CARSON CITY — Final campaign finance reports filed by Friday’s deadline show some legislative incumbents enjoying a money-raising edge, but other races indicate close contests or seats on the verge of being flipped.

It’s hard to say whether last month’s special legislative session hindered sitting lawmakers from raising money. Under state law, they were prohibited from fundraising for 15 days after the session ended on Oct. 14. That left them only five days to solicit the dollars reflected on latest reports.

But lawmakers also had advance notice on when the session would begin, giving them time to raise money before it started Oct. 10.

Republicans are trying to hold on to a slim 11-10 majority in the Nevada Senate, where the race for Senate District 6 in Southern Nevada could decide control after Tuesday’s election.

Republican Assemblywoman Victoria Seaman is up against Democratic candidate Nicole Cannizzaro for the open seat. Seaman reported raising $14,146 during the abbreviated reporting period for funds raised from Oct. 15 through Nov. 3. For the year, she reported $301,000.

Cannizzaro reported $25,560 in the last period, for a yearly total of $414,694.

Republicans have targeted Senate District 5, held by incumbent Democratic Sen. Joyce Woodhouse, D-Las Vegas. Campaign records show Woodhouse this year has out-raised her Republican opponent, Carrie Buck, by more than 3-to-1. Woodhouse raised $25,767 in the last week for a yearly total of $507,895. Buck reported $16,600 for the period and $140,725 for the year.

In Northern Nevada’s open Senate District 15, Republican Heidi Gansert raised $154,946 in the last period and $579,423 for the year. Her Democratic rival, Devon Reese, reported $22,924 for the period and $415,559 for a yearly total.

Control of the Assembly is also at stake Tuesday. Republicans took control of the lower chamber in the “red wave” election of 2014 that gave them a 25-17 majority. The GOP is hoping to maintain that majority, though success is not certain.

One key race pits incumbent Assemblyman David Gardner, R-Las Vegas, against Democratic contender Steve Yeager. Gardner reported $26,251 raised in the last period. More than half — $15,000 in three separate donations — were from companies controlled by Las Vegas Sands Corp. Another $5,000 was from New Nevada PAC, a political action committee affiliated with Gov. Brian Sandoval and Republicans.

Gardner’s total for the year was $137,901.

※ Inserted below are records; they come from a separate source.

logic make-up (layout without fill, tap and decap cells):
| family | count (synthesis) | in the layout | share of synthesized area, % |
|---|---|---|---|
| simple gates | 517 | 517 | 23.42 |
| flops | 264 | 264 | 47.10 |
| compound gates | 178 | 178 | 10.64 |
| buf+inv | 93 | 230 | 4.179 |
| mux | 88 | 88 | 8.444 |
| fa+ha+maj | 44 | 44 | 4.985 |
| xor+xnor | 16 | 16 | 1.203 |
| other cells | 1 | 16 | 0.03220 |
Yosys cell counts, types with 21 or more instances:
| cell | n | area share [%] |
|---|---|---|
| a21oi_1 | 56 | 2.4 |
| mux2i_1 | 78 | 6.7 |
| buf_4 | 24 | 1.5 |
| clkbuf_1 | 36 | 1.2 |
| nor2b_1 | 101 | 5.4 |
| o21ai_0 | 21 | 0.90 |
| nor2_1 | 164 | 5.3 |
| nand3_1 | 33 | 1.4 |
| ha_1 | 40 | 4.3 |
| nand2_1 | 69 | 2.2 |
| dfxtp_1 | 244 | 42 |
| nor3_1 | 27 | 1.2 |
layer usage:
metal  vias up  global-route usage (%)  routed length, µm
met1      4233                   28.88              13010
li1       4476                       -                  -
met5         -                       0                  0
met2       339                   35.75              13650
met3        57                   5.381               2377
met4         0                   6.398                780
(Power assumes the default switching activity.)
<file path="src/i2c_slave_pkg.sv">
`default_nettype none

package i2c_slave_pkg;

    // transaction states
    typedef enum logic [2:0]
    {
        IDLE,
        ADDR,
        REG_PTR,
        WR_DATA,
        RD_DATA,
        WAIT_STOP
    } fsm_state_t;

    localparam int BYTE_W       = 8;
    localparam int WORD_W       = 16;
    localparam int NUM_WORDS    = 4;  // r/w words at byte addresses 0x00..0x07
    localparam int LOCAL_ADDR_W = 3;

    // register map
    localparam logic [BYTE_W-1:0] RO_BASE      = 8'h08;  // first read-only byte
    localparam logic [BYTE_W-1:0] UNMAPPED_VAL = 8'hFF;

    // defaults for the top level parameters
    localparam logic [6:0] DEFAULT_SLAVE_ADDR   = 7'h50;
    localparam int         DEFAULT_DEBOUNCE_LEN = 10;  // ~208 ns at 48 MHz

endpackage

`default_nettype wire

</file>
<file path="src/i2c_line_filter.sv">
`timescale 1ns/100ps
`default_nettype none

module i2c_line_filter #(
    parameter int DEBOUNCE_LEN = i2c_slave_pkg::DEFAULT_DEBOUNCE_LEN
) (
    input  logic CLOCK,
    input  logic RESET,
    input  logic scl,
    input  logic sda,
    output logic sda_filt,
    output logic scl_rise,
    output logic scl_fall,
    output logic start_det,
    output logic stop_det
);

    localparam int SCL_I = 0;
    localparam int SDA_I = 1;

    logic [1:0][DEBOUNCE_LEN-1:0] pipe;  // raw sample history per line
    logic [1:0]                   raw;
    logic [1:0]                   filt;    // debounced levels
    logic [1:0]                   filt_q;  // previous debounced levels
    logic                         sda_rise;
    logic                         sda_fall;
    logic                         scl_high;

    assign raw = {sda, scl};

    // level changes only when the older samples of the window all agree
    always_ff @(posedge CLOCK)
    begin
        if (RESET)
        begin
            pipe   <= '1;  // idle bus is high
            filt   <= 2'b11;
            filt_q <= 2'b11;
        end
        else
        begin
            for (int i = 0; i < 2; i++)
            begin
                pipe[i] <= {pipe[i][DEBOUNCE_LEN-2:0], raw[i]};
                if (&pipe[i][DEBOUNCE_LEN-1:1])
                    filt[i] <= 1'b1;
                else if (!(|pipe[i][DEBOUNCE_LEN-1:1]))
                    filt[i] <= 1'b0;
            end
            filt_q <= filt;
        end
    end

    assign sda_filt = filt[SDA_I];

    assign scl_rise = filt[SCL_I] & ~filt_q[SCL_I];
    assign scl_fall = ~filt[SCL_I] & filt_q[SCL_I];
    assign sda_rise = filt[SDA_I] & ~filt_q[SDA_I];
    assign sda_fall = ~filt[SDA_I] & filt_q[SDA_I];

    // scl stable high across the sda edge
    assign scl_high = filt[SCL_I] & filt_q[SCL_I];

    assign start_det = scl_high & sda_fall;
    assign stop_det  = scl_high & sda_rise;

endmodule

`default_nettype wire

</file>
File: src/rtl/glbl_reg_defines.svh
/*
 * Global register block constants
 * Register word addresses, strap bit positions,
 * reset values and reset-control bit positions
 */
`ifndef GLBL_REG_DEFINES_SVH
`define GLBL_REG_DEFINES_SVH

// Register word addresses
`define ADDR_CHIP_ID              5'd0
`define ADDR_RST_CTRL             5'd1
`define ADDR_GLBL_CFG             5'd2
`define ADDR_INTR_MASK            5'd3
`define ADDR_INTR_STAT            5'd4
`define ADDR_MFUNC_SEL            5'd5
`define ADDR_SYS_STRAP            5'd14
`define ADDR_MAILBOX              5'd15
// First of four scratch words, 16 to 19
`define ADDR_SCRATCH0             5'd16

// System strap bit positions
`define STRAP_RISCV_RESET_MODE    2
`define STRAP_RISCV_CACHE_BYPASS  3
`define STRAP_RISCV_SRAM_CLK_EDGE 4

// Chip identity fields
`define CHIP_MANU_ID              16'h8268
`define CHIP_TOTAL_CORE           4'h1
`define CHIP_NUM                  4'h5
`define CHIP_REV                  8'h01
`define CHIP_ID_VALUE  {`CHIP_MANU_ID, `CHIP_TOTAL_CORE, `CHIP_NUM, `CHIP_REV}

// Reset values
`define RST_CTRL_BOOT             10'h103
`define RST_CTRL_HOLD             10'h003
`define MFUNC_SEL_RESET           32'h8000_0000
`define SCRATCH0_SIGNATURE        32'h8273_8343

// Reset-control bit positions, all active low
`define RST_BIT_CPU_INTF          0
`define RST_BIT_QSPIM             1
`define RST_BIT_SSPIM             2
`define RST_BIT_UART0             3
`define RST_BIT_I2CM              4
`define RST_BIT_USB               5
`define RST_BIT_UART1             6
`define RST_BIT_CPU0              8
`define RST_BIT_CPU1              9

`endif

File: src/rtl/glbl_reg_pkg.sv
/*
 * Shared vector types of the global register block
 * Bus word, address, byte enables, write strobes,
 * strap word, interrupt vector and reset-control field
 */
package glbl_reg_pkg;

   // Register data word
   typedef logic [31:0] reg_word_t;

   // Register word address, 32 locations
   typedef logic [4:0]  reg_addr_t;

   // One enable per byte lane
   typedef logic [3:0]  reg_be_t;

   // One-hot write strobe, one bit per address
   typedef logic [31:0] reg_strb_t;

   // System strap word
   typedef logic [31:0] strap_t;

   // Interrupt request, status, mask and lines
   typedef logic [31:0] intr_vec_t;

   // Reset-control bits of register 1
   typedef logic [9:0]  rst_ctrl_t;

endpackage

File: src/rtl/intr_stat_ctrl.sv
/*
 * Interrupt status logic
 * Request assembly, sticky status with
 * write-1-clear and masked interrupt lines
 */
`timescale 1ns/10ps
`include "glbl_reg_defines.svh"

module intr_stat_ctrl (
   input  logic                    mclk,
   input  logic                    s_reset_n,
   input  glbl_reg_pkg::reg_strb_t wr_strb,
   input  glbl_reg_pkg::reg_word_t wr_data,
   input  glbl_reg_pkg::reg_be_t   wr_be,
   input  glbl_reg_pkg::intr_vec_t intr_mask,
   // Hardware interrupt sources
   input  logic [2:0]              timer_intr,
   input  logic                    i2cm_intr,
   input  logic                    usb_intr,
   input  glbl_reg_pkg::intr_vec_t gpio_intr,
   output glbl_reg_pkg::intr_vec_t intr_stat,
   output glbl_reg_pkg::intr_vec_t irq_lines
);

   import glbl_reg_pkg::*;

   intr_vec_t intr_req;
   intr_vec_t intr_clr;

   // ----------------------------------------
   // Request vector
   // ----------------------------------------
   // GPIO 7:0 belong to a port with no user access
   assign intr_req = {gpio_intr[31:8], 3'b000, usb_intr, i2cm_intr, timer_intr};

   // Clear bits, only where a 1 lands in an enabled lane
   always_comb begin
      intr_clr = '0;
      for (int b = 0; b < 4; b++) begin
         if (wr_strb[`ADDR_INTR_STAT] && wr_be[b])
            intr_clr[b*8 +: 8] = wr_data[b*8 +: 8];
      end
   end

   // ----------------------------------------
   // Sticky status
   // ----------------------------------------
   // Set wins over a clear in the same cycle
   always_ff @(posedge mclk or negedge s_reset_n) begin
      if (!s_reset_n)
         intr_stat <= '0;
      else
         intr_stat <= (intr_stat & ~intr_clr) | intr_req;
   end

   // Lines follow status and mask registers directly
   assign irq_lines = intr_stat & intr_mask;

endmodule

File: config.mk
export PLATFORM = sky130hd
export DESIGN_NAME = intr_stat_ctrl
export DESIGN_NICKNAME = d
export VERILOG_FILES = /design/src/rtl/glbl_reg_pkg.sv /design/src/rtl/intr_stat_ctrl.sv
export VERILOG_INCLUDE_DIRS = /design/src /design/src/rtl
export SDC_FILE = /design/constraint.sdc
export NUM_CORES = 1
export LEC_CHECK = 0
export BUFFER_PORTS_ARGS = -buffer_cell sky130_fd_sc_hd__buf_4
export CELL_PAD_IN_SITES_DETAIL_PLACEMENT = 1
export CELL_PAD_IN_SITES_GLOBAL_PLACEMENT = 2
export CORE_ASPECT_RATIO = 1.25
export CORE_UTILIZATION = 14
export CTS_CLUSTER_DIAMETER = 200
export CTS_CLUSTER_SIZE = 10
export DETAILED_ROUTE_END_ITERATION = 12
export PLACE_DENSITY = 0.9
export SYNTH_ARGS = -nofsm -noshare
export SYNTH_HDL_FRONTEND = slang
export SYNTH_SLANG_ARGS = --single-unit
File: constraint.sdc
create_clock -name mclk -period 0.8 [get_ports mclk]
set_input_delay 0.08 -clock mclk [delete_from_list [all_inputs] [get_ports mclk]]
set_output_delay 0.08 -clock mclk [all_outputs]
set_load 0.01 [all_outputs]
== Word level (Yosys, flattened, before mapping) ==
Index checks and enable logic that the tools add are counted.
Operators by class
  mux-type cells: 4
  reductions and logical operators: 4
  bitwise logic cells: 4
Operators with widths (count)
  $and A32 B32 Y32: 2
  $mux W8: 4
  $not A32 Y32: 1
  $or A32 B32 Y32: 1
  $logic_and A1 B1 Y1: 4
Word-level totals
  register bits: 32
  input port bits: 139
  output and inout bits: 64
  word-level logic and storage cells: 13

== Longest topological paths before layout ==
Gate-level depths: netlist of run 1.
  depth after elaboration: 5
  gate-level depth with buffers: 3
  mapped depth without buffers: 2

== Worst setup path after synthesis of run 1 ==
Ideal clock, no wire load.
  path type: flip-flop to output port
  from: reg intr_stat[0]
  to: out irq_lines[0]
  path buffers: 0
  data required time: 0.720 ns
  cell stages (with the launch flop): 2
  setup slack: 0.127 ns
  data arrival time: 0.593 ns
  path through: dfrtp_1 and2_1
On the way
  word-level cells in the longest chain between the ends: 1
Ends and longest elaborated chain
  from (decl): RTL line intr_stat_ctrl.sv:21  | output glbl_reg_pkg::intr_vec_t intr_stat,
  from (signal assigned): RTL line intr_stat_ctrl.sv:53  | intr_stat <= (intr_stat & ~intr_clr) | intr_req;
  $and A32 B32 Y32: RTL line intr_stat_ctrl.sv:57  | assign irq_lines = intr_stat & intr_mask;
  to (decl): RTL line intr_stat_ctrl.sv:22  | output glbl_reg_pkg::intr_vec_t irq_lines
Every way passes these cells.

== Worst setup path in the final report of run 1 ==
  from: reg intr_stat[10]
  to: out irq_lines[10]
Same word-level chain as after synthesis.

==> metrics.md, run 1 <==
| Metric | Value |
|---|---|
| Max_cap viols | 0 |
| Avg Cell Area, Syn | about 11 sq um |
| Core Box Area | a little over 10,000 sq um |
| Post-route ant nets | 0 |
| Critical path arrival | between 0.9 and 1 ns |
| Pleak | 1.91 nW |
| DR vias/cell | 4.06 |
| Initial core utilization | 0.144 |
| Final hold violations | 0 |
| Period utilization | 1.33 |
| First drt pass iteration count | 4 |
| Clock transition at the registers of the reported paths | about 0.06 ns |
| Pin count of the biggest net entering global routing | 33 |
| Clock Tree Root | clkbuf_16 |
| Max Fclk | about 0.94 GHz |
| CP Class | register to primary output |
| Die W | around 93 um |
| Mapped Area | 1460 sq um |
| Least-Margin Pin Slew | between 0.4 and 0.5 ns |
| CP max stage cell | dfrtp_1 |
| Antenna violations before repair | 0 |
| H-tree level count | 2 |
| Post-DR wirelength/cell | approximately 15 um |
| Power per cell area | 1380 nW/um^2 |
| Final WS setup | -0.268 ns |
| Rows | 41 |
| All-Layer GR Usage | 0.135 |
| Layout area overhead | 178% |
| Commonest non-fill, non-tap cell in the layout | buf_4 |
| Routability congestion estimate from global placement | 0.680 |
| Worst min path class | input port to register |
| VDD IR-drop max | 0.760 mV |
| Layout cell share with drive strength beyond 1 | 0.667 |
| Unrepaired setup endpoints after global routing | true |
| Placed Area | ~2800 sq um |
| Syn Nets | 271 |
| Min Clock Period, post-route | 1.07 ns |
| DRT Wirelength | around 7600 um |
| # setup viols final | 76 |
| Clock latency on the worst-skew pair | roughly 0.28 ns |
| Vias | a little over 2k |
| Slew HR | 0.704 |
| Crit-path max FO | 3 |
| CTS buffer count | 5 |
| Synth cell types | 8 |
| Chip height | 116 um |
| Worst setup SP type | register |
| Max-slew violations | 0 |
| Fillers | 1,107 |
| Top reg by flops | intr_stat |
| Maximum buffer depth of the clock tree | 2 |
| Failing checks | setup timing |
| Setup skew after layout | 0 ns |
| Total power | between 0.005 and 0.006 W |
| CP bufs+invs | 1 |
| CTS sink count | 32 |
| DP HPWL | ~4500 um |
| Syn Inst Count | roughly 130 |
| First DRT Iteration DRCs | 51 |
| Setup TNS | -13.14 ns |
| Nets | just over 500 |
| Slowest stage delay, CP | ~0.42 ns |
| Grt ovf | 0 |
| Synth warn | 0 |
| Placed Cells | roughly 420 |
| First-pass GRT wire length | about 11,000 um |
| Finished Cell Area | 4040 sq um |
| Buffers on Ports | ~160 |
| Seq/Total Area, Yosys | 0.550 |
| Vias in the first global route | 2,247 |
| #FFs+latches synth | 32 |
| Outcome | finished with violations |
| Worst path cell trace | and2_4, buf_6 |
| Largest regs | intr_stat (32) |
| Antenna cells | 0 |
| CTS tree | built |
| CP endpoint kind | primary output |
| Die area | between 10,000 and 15,000 sq um |
| IO Pins | 203 |
| Post-route DRC | 0 |
| WP data required | 0.72 ns |
| Final Non-Filler Cells | between 500 and 600 |
| Most frequent cells in the layout | 112 x buf_4, 92 x buf_6, 33 x and2_4, 33 x dlygate4sd3_1, 32 x dfrtp_1 |
| CP top delay family | flip-flops |
| Flip-flop count of the largest register after layout | 32 |
-- kinds of logic after synthesis --
group / count (synthesis) / synth area share
and+or+nand+nor: 62 / 0.243
DFF: 32 / 0.550
AOI/OAI and AO/OA: 32 / 0.173
buffers and inverters: 6 / 0.0335
-- path summary, 6_finish.rpt --
kind | startpoint | to | slack (ns) | cells after the start
worst max register to register | intr_stat[4]$_DFF_PN0_ | intr_stat[4]$_DFF_PN0_ | -0.11 | 3
max in group asynchronous | s_reset_n | intr_stat[11]$_DFF_PN0_ | 0.19 | 2
min in group asynchronous | s_reset_n | intr_stat[29]$_DFF_PN0_ | 0.29 | 2
worst min-delay path | wr_data[14] | intr_stat[14]$_DFF_PN0_ | 0.11 | 3
worst max-delay path | intr_stat[10]$_DFF_PN0_ | irq_lines[10] | -0.27 | 2
worst min register to register | intr_stat[17]$_DFF_PN0_ | intr_stat[17]$_DFF_PN0_ | 0.54 | 1
-- synth_stat cells (all sizes together) --
cell	number	area, sq um
dfrtp	32	801
and2	33	209
a21o	29	218
nand3	29	145
a21boi	3	33.8
buf	6	48.8
-- worst min-delay path, stage by stage --
cell,delay [ns]
buf_4,0.11
nand3_1,0.07
a21o_1,0.10
-- power by group --
group	switching, W	leakage, nW	total [W]	internal, W
Combinational	0.000511	1.52	0.00161	0.00110
Clock	0.000725	0.0808	0.00219	0.00146
Sequential	0.0000717	0.316	0.00177	0.00170
-- repair_timing --
item / CTS / global route
pin swaps: 31 / 7
gates resized for setup: 111 / 13
endpoints found under the hold margin: 64 / 0
buffers inserted: 26 / 14
cloned: 0 / 0
endpoints found under the setup margin: 64 / 71
hold buffers: 33 / 0
-- stage by stage --
| step | util | hold slack (ns) | setup slack [ns] |
|---|---|---|---|
| final | 0.400 | 0.112 | -0.268 |
| after global routing | 0.400 | 0.109 | -0.288 |
| after CTS | 0.385 | 0.106 | -0.243 |
| after detailed placement | 0.280 | 0.0625 | 0.0214 |
| after global placement | 0.280 | 0.0615 | 0.0274 |
| after floorplan | - | -0.216 | 0.127 |
-- cell type report --
cell class	instances	area, sq um	area share
repair buffers	238	2230	0.551
flip-flops and latches	32	801	0.198
multi-input cells	94	686	0.170
well taps	129	161	0.0400
clock buffers	6	129	0.0319
clock inverters	2	35.0	0.00867
-- per-layer routing --
layer	vias to the layer above	wire, um	GRT usage
li1	931	-	-
met1	987	2480	0.121
met2	107	4500	0.286
met3	9	514	0.0387
met4	0	92	0.0359
met5	-	0	0
(Power assumes the default switching activity.)
==> run 2, diff against run 1 <==
CELL_PAD_IN_SITES_GLOBAL_PLACEMENT = 1   (was 2)
CORE_UTILIZATION = 19   (was 14)
PLACE_DENSITY = 0.89   (was 0.9)
==> run 2 against run 1 <==
  * The run still ends with setup timing left
  * First-iteration DRC count shrank 51%
  * Combinational power hardly changed
  * Count of clock-buffer cells in the layout is 1 lower
==> metrics.md, run 2 (synthesis gave the netlist of run 1 again) <==
| Metric | Value |
|---|---|
| CP top delay family | flip-flops |
| Clock Tree Root | clkbuf_8 |
| GRT met1 Usage | 0.145 |
| Die W | ~80 um |
| CP max stage cell | dfrtp_1 |
| Clk pwr share | 0.244 |
| CTS buffer count | 5 |
| Vias | 2,047 |
| Nets | 510 |
| First-pass GRT wire length | between 10,000 and 15,000 um |
| Outcome | finished with violations |
| Chip height | 99.8 um |
| Final hold violations | 0 |
| Rows | 35 |
| Net Sw Power | ~0.0011 W |
| Core Box Area | 7400 sq um |
| Failing checks | setup timing |
| Largest regs | intr_stat (32) |
| First drt pass iteration count | 4 |
| Unrepaired setup endpoints after global routing | true |
| H-tree level count | 2 |
| Worst path cell trace | and2_4, buf_6 |
| Pleak | 1.87 nW |
| DRT Wirelength | 7770 um |
| All-Layer GR Usage | 0.184 |
| CTS tree | built |
| Routability congestion estimate from global placement | roughly 0.72 |
| Sequential Power Share | 0.395 |
| Crit-path max FO | 3 |
| Gr busiest metal | met2 |
| DP HPWL | 4480 um |
| Critical path arrival | slightly below 1 ns |
| Switching Fraction | 0.252 |
| Antenna cells | 0 |
| Fin Hold WS | 0.115 ns |
| Antenna violations before repair | 0 |
| Slew HR | 0.711 |
| GRT met2 Usage | 0.406 |
| Pint | roughly 0.0033 W |
| CP Class | register to primary output |
| Slowest stage delay, CP | just over 0.4 ns |
| Worst setup SP type | register |
| Max-slew violations | 0 |
| Flip-flop count of the largest register after layout | 32 |
| Maximum buffer depth of the clock tree | 2 |
| CP bufs+invs | 1 |
| Max_cap viols | 0 |
| DR vias/cell | 4.44 |
| Total power | approximately 0.0045 W |
| Grt ovf | 0 |
| WP data required | between 0.7 and 0.8 ns |
| Setup TNS | -13.11 ns |
| Buffers on Ports | 163 |
| Max Fclk | about 0.95 GHz |
| CTS sink count | 32 |
| Vias in the first global route | roughly 2.3k |
| Clock transition at the registers of the reported paths | ~0.06 ns |
| Initial core utilization | 0.197 |
| Least-Margin Pin Slew | 0.434 ns |
| IO Pins | 203 |
| Min Clock Period, post-route | around 1.0 ns |
| Final WS setup | -0.248 ns |
| Commonest non-fill, non-tap cell in the layout | buf_4 |
| Period utilization | 1.31 |
| Post-route ant nets | 0 |
| First DRT Iteration DRCs | 25 |
| # setup viols final | 75 |
| Layout area overhead | 168% |
| Post-route DRC | 0 |
| Layout cell share with drive strength beyond 1 | 0.667 |
| Most frequent cells in the layout | 108 x buf_4, 97 x buf_6, 33 x and2_4, 33 x dlygate4sd3_1, 32 x dfrtp_1 |
| VDD IR-drop max | a little under 0.6 mV |
| Clock latency on the worst-skew pair | 0.27 ns |
| Reg2Reg Setup Slack | -0.09 ns |
| Setup skew after layout | 0 ns |
| Met3 global-route usage | 0.0436 |
| Die area | approximately 8000 sq um |
| Final core utilization | 0.527 |
| Post-DR wirelength/cell | between 15 and 20 um |
| Top reg by flops | intr_stat |
| CP endpoint kind | primary output |
| Power per cell area | 1150 nW/um^2 |
| Worst min path class | input port to register |
| Comb power frac | 0.361 |
| Pin count of the biggest net entering global routing | 33 |
## run 2: cell types whose count changed in the layout (fill, tap and decap cells not counted), sizes merged
cell / change
bufinv: -1
clkbuf: -1
clkinv: -1
## run 2: cell type report
class / count / area (sq um)
well taps: 92 / 115
repair buffers: 238 / 2230
fillers: 790 / 3500
clock buffers: 5 / 68.8
multi-input cells: 94 / 686
flip-flops and latches: 32 / 801
## run 2: routing by layer
metal	up-vias	share of wire
li1	927	-
met1	988	0.28
met2	112	0.63
met3	20	0.061
met4	0	0.028
met5	-	0
## run 2: what timing repair did
item | CTS | global route
resized for setup | 112 | 17
setup endpoints to repair | 64 | 73
hold endpoints to repair | 64 | 0
pin swaps | 31 | 6
hold buffers | 33 | 0
cloned | 0 | 0
setup buffers | 30 | 12
## run 2: power by group through the flow
stage	logic [W]	clock network, W	registers, W
after floorplan	0.000275	0	0.00181
after global routing	0.00171	0.00122	0.00178
final	0.00161	0.00109	0.00177
after global placement	0.000988	0	0.00178
after CTS	0.00151	0.00117	0.00176
after detailed placement	0.00102	0	0.00179
## run 2: per-stage QoR
step                instances  setup slack [ns]  area (sq um)
floorplan                 132             0.127          1460
global placement          381           -0.0652          2750
detailed placement        381           -0.0782          2750
CTS                       449            -0.245          3750
global route              461            -0.285          3900
finish                    461            -0.248          3900
## run 2: worst register-to-register path: cells and delay by family, from the launching register on
family	cells	cell delay, ns
flip-flops	1	0.41
AO/OA/AOI/OAI	1	0.14
buffers and inverters	2	0.25
## run 2: final timing paths
kind,to,start,cells past startpoint
max in group asynchronous,intr_stat[21]$_DFF_PN0_,s_reset_n,2
min in group asynchronous,intr_stat[24]$_DFF_PN0_,s_reset_n,2
setup / recovery,irq_lines[14],intr_stat[14]$_DFF_PN0_,2
hold / removal,intr_stat[1]$_DFF_PN0_,wr_data[1],3
setup reg to reg,intr_stat[18]$_DFF_PN0_,intr_stat[18]$_DFF_PN0_,3
hold reg to reg,intr_stat[19]$_DFF_PN0_,intr_stat[19]$_DFF_PN0_,1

Yeager reported $16,111 for the period, with $6,500 coming from Nevada Leadership Team, a Democratic PAC. He raised $195,051 for the year.

Assemblyman Derek Armstrong, R-Henderson, reported $21,118 raised in the last period, bringing his total to date to $239,768. Democratic candidate Ozzie Fumo reported $12,954 for the period and $215,512 total.

Assemblyman Stephen Silberkraus, R-Henderson, outpaced Democrat Lesley Cohen, who is trying to reclaim the Assembly District 29 seat. For the year, Silberkraus reported $221,252 to Cohen’s $129,283.

Incumbent Assemblyman James Oscarson, R-Pahrump, reported $258,543 for the year. The latest report for brothel owner Dennis Hof, a Libertarian challenging Oscarson, was not posted on the secretary of state’s website Saturday. But Hof’s previous report showed he raised a total of $60,106, most of it self-funded.

In Assembly District 8, Jason Frierson is trying to retake the seat he lost in 2014 to John Moore, a Republican who has since changed his affiliation to Libertarian. Frierson reported $334,466 in contributions for the year, nearly four times the $84,499 reported by Moore. Norm Ross, the Republican candidate, reported $20,194 raised year-to-date.

The Review-Journal is owned by the family of Sheldon Adelson, chairman and CEO of Las Vegas Sands Corp.